- **PROBLEM STATEMENT**:
Copy exactly the stretch of data below from the line with "cell class unchanged" through the line with "multi-input combinational: 561 / 5620 / 18.9", including both of those lines.
**** INPUT MATERIAL
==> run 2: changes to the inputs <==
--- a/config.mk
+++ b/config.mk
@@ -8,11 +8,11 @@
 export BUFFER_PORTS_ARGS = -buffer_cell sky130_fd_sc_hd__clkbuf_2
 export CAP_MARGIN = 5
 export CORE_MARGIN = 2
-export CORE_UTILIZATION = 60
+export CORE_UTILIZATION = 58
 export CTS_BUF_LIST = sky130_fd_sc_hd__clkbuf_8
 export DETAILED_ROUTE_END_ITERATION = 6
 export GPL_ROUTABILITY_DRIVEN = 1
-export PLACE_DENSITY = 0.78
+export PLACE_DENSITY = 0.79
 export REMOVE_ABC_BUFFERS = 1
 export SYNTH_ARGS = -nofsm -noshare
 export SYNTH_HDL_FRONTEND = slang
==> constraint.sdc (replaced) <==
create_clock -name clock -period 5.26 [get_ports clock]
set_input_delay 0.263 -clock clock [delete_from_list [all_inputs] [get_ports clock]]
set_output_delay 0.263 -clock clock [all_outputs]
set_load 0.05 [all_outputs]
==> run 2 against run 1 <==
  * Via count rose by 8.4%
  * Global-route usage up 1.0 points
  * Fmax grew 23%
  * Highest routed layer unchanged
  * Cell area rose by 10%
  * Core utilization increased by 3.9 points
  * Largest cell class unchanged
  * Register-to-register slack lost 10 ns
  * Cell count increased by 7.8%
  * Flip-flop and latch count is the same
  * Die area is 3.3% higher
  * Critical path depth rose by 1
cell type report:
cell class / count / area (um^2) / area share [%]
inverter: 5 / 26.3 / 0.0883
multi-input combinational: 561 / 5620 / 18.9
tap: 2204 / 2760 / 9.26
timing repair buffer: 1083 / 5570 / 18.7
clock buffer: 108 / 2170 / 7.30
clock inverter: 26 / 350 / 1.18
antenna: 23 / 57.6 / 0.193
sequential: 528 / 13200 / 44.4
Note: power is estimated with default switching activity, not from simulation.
********
- **REPLY TO THE TASK**:
  * Largest cell class unchanged
  * Register-to-register slack lost 10 ns
  * Cell count increased by 7.8%
  * Flip-flop and latch count is the same
  * Die area is 3.3% higher
  * Critical path depth rose by 1
cell type report:
cell class / count / area (um^2) / area share [%]
inverter: 5 / 26.3 / 0.0883
multi-input combinational: 561 / 5620 / 18.9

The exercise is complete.